**config.mk**
```make
export PLATFORM = sky130hd
export DESIGN_NAME = oob_dev
export DESIGN_NICKNAME = d
export VERILOG_FILES = /design/src/rtl/oob_dev.sv
export SDC_FILE = /design/constraint.sdc
export NUM_CORES = 1
export LEC_CHECK = 0
export BUFFER_PORTS_ARGS = -buffer_cell sky130_fd_sc_hd__buf_2
export CORE_UTILIZATION = 45
export DETAILED_ROUTE_END_ITERATION = 10
export MAX_ROUTING_LAYER = met4
export PLACE_DENSITY = 0.85
export SYNTH_ARGS = -nofsm -noshare
export SYNTH_HDL_FRONTEND = slang
export SYNTH_SLANG_ARGS = --single-unit
```
**constraint.sdc**
```tcl
create_clock -name clk -period 4.7 [get_ports clk]
set_input_delay 0.47 -clock clk [delete_from_list [all_inputs] [get_ports clk]]
set_output_delay 0.47 -clock clk [all_outputs]
set_load 0.01 [all_outputs]
```
**src/rtl/oob_dev.sv**
```systemverilog
// oob_dev: device-side SATA OOB responder.
// Answers a host COMRESET with COMINIT, waits for the host COMWAKE, answers
// with COMWAKE, then runs the ALIGN/SYNC handshake and declares the link up.
// Everything runs in the sata (usrclk2) clock domain.
module oob_dev #(
    parameter int          DATA_BYTE_WIDTH = 4,          // only 4 is supported
    parameter logic [19:0] COMWAKE_TIMEOUT = 20'd66000,
    parameter logic [19:0] ALIGN_TIMEOUT   = 20'd66000
) (
    input  logic                         clk,
    input  logic                         rst,
    input  logic                         gtx_ready,
    input  logic                         rxcominitdet_in,
    input  logic                         rxcomwakedet_in,
    input  logic                         rxelecidle_in,
    input  logic                         txcomfinish,
    output logic                         txcominit,
    output logic                         txcomwake,
    output logic                         txelecidle,
    input  logic [DATA_BYTE_WIDTH*8-1:0] txdata_in,
    input  logic [DATA_BYTE_WIDTH-1:0]   txcharisk_in,
    output logic [DATA_BYTE_WIDTH*8-1:0] txdata_out,
    output logic [DATA_BYTE_WIDTH-1:0]   txcharisk_out,
    input  logic [DATA_BYTE_WIDTH*8-1:0] rxdata_in,
    input  logic [DATA_BYTE_WIDTH-1:0]   rxcharisk_in,
    input  logic                         rxbyteisaligned,
    output logic                         dev_reset,
    output logic                         phy_ready
);

    localparam logic [31:0] ALIGN_WORD = 32'h7B4A4ABC;
    localparam logic [31:0] SYNC_WORD  = 32'hB5B5957C;
    localparam logic [3:0]  PRIM_K     = 4'b0001;

    localparam logic [3:0] ST_IDLE          = 4'd0;
    localparam logic [3:0] ST_COMINIT       = 4'd1;
    localparam logic [3:0] ST_WAIT_CINIT    = 4'd2;
    localparam logic [3:0] ST_WAIT_WAKE     = 4'd3;
    localparam logic [3:0] ST_WAIT_WAKE_END = 4'd4;
    localparam logic [3:0] ST_COMWAKE       = 4'd5;
    localparam logic [3:0] ST_WAIT_CWAKE    = 4'd6;
    localparam logic [3:0] ST_SEND_ALIGN    = 4'd7;
    localparam logic [3:0] ST_SEND_SYNC     = 4'd8;
    localparam logic [3:0] ST_READY         = 4'd9;
    localparam logic [3:0] ST_ERROR         = 4'd10;

    logic [3:0]  state;
    logic [3:0]  next_state;
    logic [19:0] timer;
    logic [1:0]  sync_cnt;
    logic        rx_align;
    logic        rx_sync_like;
    logic        cominit_ok;

    // Host electrical idle is not needed by this responder; COMWAKE detect
    // already covers the end of the wake burst.
    logic unused_ok;
    assign unused_ok = rxelecidle_in;

    // Classify the current rx word for the handshake states.
    always_comb begin
        rx_align     = rxbyteisaligned && (rxdata_in == ALIGN_WORD) && (rxcharisk_in == PRIM_K);
        rx_sync_like = rxcharisk_in[0] && (rxdata_in != ALIGN_WORD);
        // While our own COMINIT is being issued a COMRESET detect is the
        // echo of the host burst, so it must not restart the sequence.
        cominit_ok   = rxcominitdet_in && (state != ST_COMINIT) && (state != ST_WAIT_CINIT);
    end

    // Next-state logic: gtx_ready loss, then COMRESET, then normal flow.
    always_comb begin
        next_state = state;
        if (!gtx_ready) begin
            next_state = ST_IDLE;
        end else if (cominit_ok) begin
            next_state = ST_COMINIT;
        end else begin
            case (state)
                ST_IDLE:          next_state = ST_IDLE;
                ST_COMINIT:       next_state = ST_WAIT_CINIT;
                ST_WAIT_CINIT:    next_state = txcomfinish ? ST_WAIT_WAKE : ST_WAIT_CINIT;
                ST_WAIT_WAKE: begin
                    if (rxcomwakedet_in) begin
                        next_state = ST_WAIT_WAKE_END;
                    end else if (timer == COMWAKE_TIMEOUT) begin
                        next_state = ST_ERROR;
                    end else begin
                        next_state = ST_WAIT_WAKE;
                    end
                end
                ST_WAIT_WAKE_END: next_state = rxcomwakedet_in ? ST_WAIT_WAKE_END : ST_COMWAKE;
                ST_COMWAKE:       next_state = ST_WAIT_CWAKE;
                ST_WAIT_CWAKE:    next_state = txcomfinish ? ST_SEND_ALIGN : ST_WAIT_CWAKE;
                ST_SEND_ALIGN: begin
                    if (rx_align) begin
                        next_state = ST_SEND_SYNC;
                    end else if (timer == ALIGN_TIMEOUT) begin
                        next_state = ST_ERROR;
                    end else begin
                        next_state = ST_SEND_ALIGN;
                    end
                end
                ST_SEND_SYNC: begin
                    if (rx_sync_like && (sync_cnt == 2'd2)) begin
                        next_state = ST_READY;
                    end else begin
                        next_state = ST_SEND_SYNC;
                    end
                end
                ST_READY:         next_state = ST_READY;
                ST_ERROR:         next_state = ST_IDLE;
                default:          next_state = ST_IDLE;
            endcase
        end
    end

    // State register, handshake timer and SYNC run counter.
    always_ff @(posedge clk) begin
        if (rst) begin
            state    <= ST_IDLE;
            timer    <= 20'd0;
            sync_cnt <= 2'd0;
        end else begin
            state <= next_state;
            if (next_state != state) begin
                timer <= 20'd0;
            end else if (((state == ST_WAIT_WAKE) || (state == ST_SEND_ALIGN)) && (timer != 20'hFFFFF)) begin
                timer <= timer + 20'd1;
            end else begin
                timer <= timer;
            end
            if ((state == ST_SEND_SYNC) && (next_state == ST_SEND_SYNC) && rx_sync_like) begin
                sync_cnt <= sync_cnt + 2'd1;
            end else begin
                sync_cnt <= 2'd0;
            end
        end
    end

    // Registered tx stream and dev_reset pulse, both aligned to the state
    // being entered so the stream matches the state one cycle later.
    always_ff @(posedge clk) begin
        if (rst) begin
            txdata_out    <= 32'd0;
            txcharisk_out <= 4'd0;
            dev_reset     <= 1'b0;
        end else begin
            dev_reset <= (next_state == ST_COMINIT);
            case (next_state)
                ST_SEND_ALIGN: begin
                    txdata_out    <= ALIGN_WORD;
                    txcharisk_out <= PRIM_K;
                end
                ST_SEND_SYNC: begin
                    txdata_out    <= SYNC_WORD;
                    txcharisk_out <= PRIM_K;
                end
                ST_READY: begin
                    txdata_out    <= txdata_in;
                    txcharisk_out <= txcharisk_in;
                end
                default: begin
                    txdata_out    <= 32'd0;
                    txcharisk_out <= 4'd0;
                end
            endcase
        end
    end

    // Moore decode of the control outputs from the state register.
    always_comb begin
        txcominit  = 1'b0;
        txcomwake  = 1'b0;
        txelecidle = 1'b1;
        phy_ready  = 1'b0;
        case (state)
            ST_COMINIT:    txcominit  = 1'b1;
            ST_COMWAKE:    txcomwake  = 1'b1;
            ST_SEND_ALIGN: txelecidle = 1'b0;
            ST_SEND_SYNC:  txelecidle = 1'b0;
            ST_READY: begin
                txelecidle = 1'b0;
                phy_ready  = 1'b1;
            end
            default: txelecidle = 1'b1;
        endcase
    end

endmodule

```
* After elaboration in Yosys (flattened, before gate mapping)
Index checks and enable logic that the tools add are counted.
Word-level totals: bits in registers 63, input port bits 80, output and inout bits 41, logic and storage cells 62
Operators by class: $add $sub $neg 2, equality and inequality tests 22, multiplexer cells 17, bitwise logic cells 1, reductions and logical operators 14
Operators by type and width (count):
- one-hot mux 32 bit (3 select lines) | 1
- one-hot mux 4 bit (9 select lines) | 1
- == test 32 x 31 -> 1 bit, second input constant | 1
- inequality test 32 x 31 -> 1 bit, second input constant | 1
- two-way mux 4 bit | 6
- adder 20 x 1 -> 20 bit, second input constant | 1
- == test 20 x 17 -> 1 bit, second input constant | 1
- == test 4 x 3 -> 1 bit, second input constant | 5
- inequality test 20 bit, second input constant | 1
- == test 4 bit, second input constant | 4
- == test 4 x 1 -> 1 bit, second input constant | 3
- logical AND 1 bit | 9
- == test 4 x 2 -> 1 bit, second input constant | 2
- two-way mux 1 bit | 8
- one-hot mux 4 bit (2 select lines) | 1
- OR reduction 2 bit | 3
- inequality test 4 x 1 -> 1 bit, second input constant | 1
- inequality test 4 x 2 -> 1 bit, second input constant | 1
- inequality test 4 bit | 1
- OR reduction 3 bit | 1
- adder 2 x 1 -> 2 bit, second input constant | 1
- == test 2 bit, second input constant | 1
- logical OR 1 bit | 1
- inverter 1 bit | 1

* Logic depth before layout (Yosys ltp)
word-level depth 12, mapped depth 10, gate-level depth less buffers 8

* Worst setup path before layout
OpenSTA, ideal clock, no wires.
path kind input to register, from in rxcharisk_in[1], to reg txdata_out[27], library setup time 88 ps, arrival time 2184 ps, data required time 4612 ps, path slack 2427 ps, stages on the path 7, path buffers 2, cell sequence or4_1 > nor4_1 > a211oi_1 > or4_1 > buf_2 > buf_6 > o32ai_2
On the way: cells in the longest elaborated chain, start to end 8, elaborated cells on any way between the ends 10, those cells by class 4 x eq/ne; 5 x mux; 1 x reduce/logical
RTL lines:
- start: declaration | RTL line 25 | input logic [DATA_BYTE_WIDTH-1:0] rxcharisk_in,
- == test 4 x 1 -> 1 bit * | RTL line 62 | rx_align = rxbyteisaligned && (rxdata_in == ALIGN_WORD) && (rxcharisk_in == PRIM_K);
- logical AND 1 bit * | RTL line 62
- two-way mux 4 bit * | RTL line 94 | if (rx_align) begin
- one-hot mux 4 bit (9 select lines) * | RTL line 77 | case (state)
- two-way mux 4 bit * | RTL line 74 | end else if (cominit_ok) begin
- two-way mux 4 bit * | RTL line 72 | if (!gtx_ready) begin
- == test 4 bit / == test 4 x 3 -> 1 bit (equally long branches) | RTL line 148 | case (next_state)
- one-hot mux 32 bit (3 select lines) * | RTL line 148
- end signal: assignment | RTL line 158 | txdata_out <= txdata_in;
- end: declaration | RTL line 22 | output logic [DATA_BYTE_WIDTH*8-1:0] txdata_out,
Every way passes the cells marked *; elsewhere a longest branch is shown, timed or not. A chain may end at the register's enable or synchronous reset.

* Final worst setup path
from reg state[1], to reg sync_cnt[0]
On the way: cells in the longest elaborated chain, start to end 10, elaborated cells on any way between the ends 21, those cells by class 12 x eq/ne; 3 x mux; 1 x bitwise; 5 x reduce/logical
RTL lines:
- start: declaration | RTL line 47 | logic [3:0] state;
- start signal: assignment | RTL line 123 | state <= next_state;
- branches (longest 6 deep; another with one-hot mux 4 bit (9 select lines))
- logical AND 1 bit * (2 in series) | RTL line 131 | if ((state == ST_SEND_SYNC) && (next_state == ST_SEND_SYNC) && rx_sync_like) begin
- inverter 1 bit (no line) *
- OR reduction 2 bit (no line) *
- end signal: assignment | RTL line 132 | sync_cnt <= sync_cnt + 2'd1;
- end: declaration | RTL line 50 | logic [1:0] sync_cnt;
Mark *: on every way between the ends.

______________________________

Find every line above that includes the word "select" and report only how many there are.

6